Earlier this month, the United States Environmental Protection Agency (“EPA”) issued a memorandum that defines Adaptive Management (“AM”) and calls for its expanded implementation at Superfund sites across the country. The push for AM derives from one of many recommendations made by the EPA Superfund Task Force (“STF”), which was established by former EPA Administrator Scott Pruitt. As we previously reported, one of the former Administrator’s main priorities while in office was to revamp the Superfund program and restore it to “its rightful place at the center of the Agency’s mission.” The STF was established to further this goal and to “provide recommendations for improving and expediting site cleanups and promoting development.”

To address the STF’s recommendation to broaden the use of AM, an AM workgroup was established and comprised of representatives from regional Superfund offices, the Office of Superfund Remediation and Technology Innovation (“OSRTI”), the Office of Site Remediation Enforcement and the Federal Facility Restoration and Reuse Office (collectively, the “Workgroup”).

The Workgroup established the following “working” definition of AM:

Adaptive management is a formal and systematic site or project management approach centered on rigorous site planning and a firm understanding of site conditions and uncertainties. This technique, rooted in the sound use of science and technology, encourages continuous re-evaluation and management prioritization of site activities to account for new information and changing site conditions. A structured and continuous planning, implementation and assessment process allows EPA, states, other federal agencies (OFAs), or responsible parties (PRPs) to target management and resource decisions with the goal of incrementally reducing site uncertainties while supporting continued site progress.
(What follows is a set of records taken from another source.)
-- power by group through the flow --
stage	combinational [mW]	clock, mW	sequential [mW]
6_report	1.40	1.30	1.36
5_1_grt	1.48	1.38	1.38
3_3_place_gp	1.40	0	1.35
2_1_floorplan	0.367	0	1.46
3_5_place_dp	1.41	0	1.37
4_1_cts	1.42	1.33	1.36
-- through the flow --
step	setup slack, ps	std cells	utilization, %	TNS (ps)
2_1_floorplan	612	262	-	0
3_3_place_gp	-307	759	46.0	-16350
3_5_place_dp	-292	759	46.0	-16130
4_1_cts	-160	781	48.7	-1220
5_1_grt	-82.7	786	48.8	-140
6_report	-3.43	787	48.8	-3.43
The STF’s recommendation to broaden the use of AM was primarily intended for application at large and complex Superfund sites where multiple stakeholders with different priorities often slowed remediation progress. Implementation of AM techniques seeks to increase the efficiency at Superfund sites by (i) building stakeholder consensus; (ii) ensuring adherence to good engineering principles and regulatory requirements; and (iii) establishing formal documentation addressing project uncertainties, risks and the corresponding management approach.
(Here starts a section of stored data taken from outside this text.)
--- src/rtl/rom_fetch_sequencer.sv ---
// Fetch sequencer for a byte-wide asynchronous-read instruction ROM.
// Issues one byte address per cycle, assembles BYTES_PER_INS bytes (first
// byte most significant) into an instruction, buffers instructions in a
// prefetch FIFO and hands them to the core over valid/ready. A redirect
// flushes everything and restarts fetching at the aligned target.
//
// Ports:
//   clk, rst     - clock, asynchronous active-high reset
//   rom_addr     - ROM byte address (fetch_pc + byte_cnt, wrapping)
//   rom_data     - ROM byte for rom_addr, same cycle
//   redirect_en  - one-cycle pulse loading redirect_pc (highest priority)
//   redirect_pc  - new fetch PC; low offset bits are forced to zero
//   instr_valid  - head instruction available
//   instr_ready  - core accepts the head instruction
//   instr        - head instruction, 0 when not valid
//   instr_pc     - PC of head instruction, 0 when not valid
//   fifo_count   - occupied prefetch entries
module rom_fetch_sequencer
  import fetch_pkg::*;
#(
  parameter int ADDRESS_WIDTH = DEF_ADDRESS_WIDTH,
  parameter int DATA_WIDTH    = DEF_DATA_WIDTH,
  parameter int INS_WIDTH     = DEF_INS_WIDTH,
  parameter int FIFO_DEPTH    = 2,
  parameter logic [ADDRESS_WIDTH-1:0] RESET_PC = '0
) (
  input  logic                               clk,
  input  logic                               rst,
  output logic [ADDRESS_WIDTH-1:0]           rom_addr,
  input  logic [DATA_WIDTH-1:0]              rom_data,
  input  logic                               redirect_en,
  input  logic [ADDRESS_WIDTH-1:0]           redirect_pc,
  output logic                               instr_valid,
  input  logic                               instr_ready,
  output logic [INS_WIDTH-1:0]               instr,
  output logic [ADDRESS_WIDTH-1:0]           instr_pc,
  output logic [count_width(FIFO_DEPTH)-1:0] fifo_count
);

  localparam int BPI   = INS_WIDTH / DATA_WIDTH;
  localparam int OFF_W = index_width(BPI);
  localparam logic [OFF_W-1:0]         LAST_BYTE  = OFF_W'(BPI - 1);
  localparam logic [ADDRESS_WIDTH-1:0] PC_STEP    = ADDRESS_WIDTH'(BPI);
  localparam logic [ADDRESS_WIDTH-1:0] ALIGN_MASK = ~ADDRESS_WIDTH'(BPI - 1);

  fetch_state_t             state;
  logic [ADDRESS_WIDTH-1:0] fetch_pc;
  logic [OFF_W-1:0]         byte_cnt;
  logic [INS_WIDTH-1:0]     asm_reg;

  logic         at_last;
  logic         push;
  logic         pop;
  logic         fifo_empty;
  logic         fifo_full;
  fetch_entry_t push_entry;
  fetch_entry_t head_entry;

  // S_HOLD keeps byte_cnt at the last byte, so the same address and push
  // condition serve both states; the ROM is simply re-read while holding.
  assign rom_addr = fetch_pc + ADDRESS_WIDTH'(byte_cnt);
  assign at_last  = (byte_cnt == LAST_BYTE);
  assign pop      = !fifo_empty && instr_ready;
  assign push     = !redirect_en && at_last && (!fifo_full || pop);

  assign push_entry = '{instr: {asm_reg[INS_WIDTH-DATA_WIDTH-1:0], rom_data},
                        pc:    fetch_pc};

  fetch_fifo #(
    .FIFO_DEPTH  (FIFO_DEPTH),
    .ENTRY_WIDTH ($bits(fetch_entry_t))
  ) u_fifo (
    .clk       (clk),
    .rst       (rst),
    .flush     (redirect_en),
    .push      (push),
    .push_data (push_entry),
    .pop       (pop),
    .head_data (head_entry),
    .empty     (fifo_empty),
    .full      (fifo_full),
    .count     (fifo_count)
  );

  assign instr_valid = !fifo_empty;
  assign instr       = fifo_empty ? '0 : head_entry.instr;
  assign instr_pc    = fifo_empty ? '0 : head_entry.pc;

  always_ff @(posedge clk or posedge rst) begin
    if (rst) begin
      state    <= S_FETCH;
      fetch_pc <= RESET_PC;
      byte_cnt <= '0;
      asm_reg  <= '0;
    end else if (redirect_en) begin
      state    <= S_FETCH;
      fetch_pc <= redirect_pc & ALIGN_MASK;
      byte_cnt <= '0;
      asm_reg  <= '0;
    end else begin
      case (state)
        S_FETCH: begin
          if (!at_last) begin
            asm_reg  <= {asm_reg[INS_WIDTH-DATA_WIDTH-1:0], rom_data};
            byte_cnt <= byte_cnt + 1'b1;
          end else if (push) begin
            fetch_pc <= fetch_pc + PC_STEP;
            byte_cnt <= '0;
          end else begin
            state <= S_HOLD;
          end
        end
        S_HOLD: begin
          if (push) begin
            fetch_pc <= fetch_pc + PC_STEP;
            byte_cnt <= '0;
            state    <= S_FETCH;
          end
        end
        default: state <= S_FETCH;
      endcase
    end
  end

endmodule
OSRTI is now recommending that the regions utilize a formal AM process for application at both the site level and project level. For instance, AM techniques can be used early in the site characterization process before a remedial investigation takes place. On the project level, AM strategies are applicable to the remedial investigation/feasibility study phase, the remedial design and remedial action phase, and the operation and maintenance phase.

OSRTI and the regions will utilize a two-phase implementation process to develop formal AM guidance. Phase I will consist of AM pilots where the Workgroup will develop criteria, define pilot success and develop the method and metrics of evaluation. Phase II will consist of analyzing the pilots and developing the formal AM policies or directives. OSRTI has established an anticipated completion schedule that calls for selecting pilot projects by November 2018 and developing final guidance by December 2019. The EPA AM memorandum is available on the EPA’s website.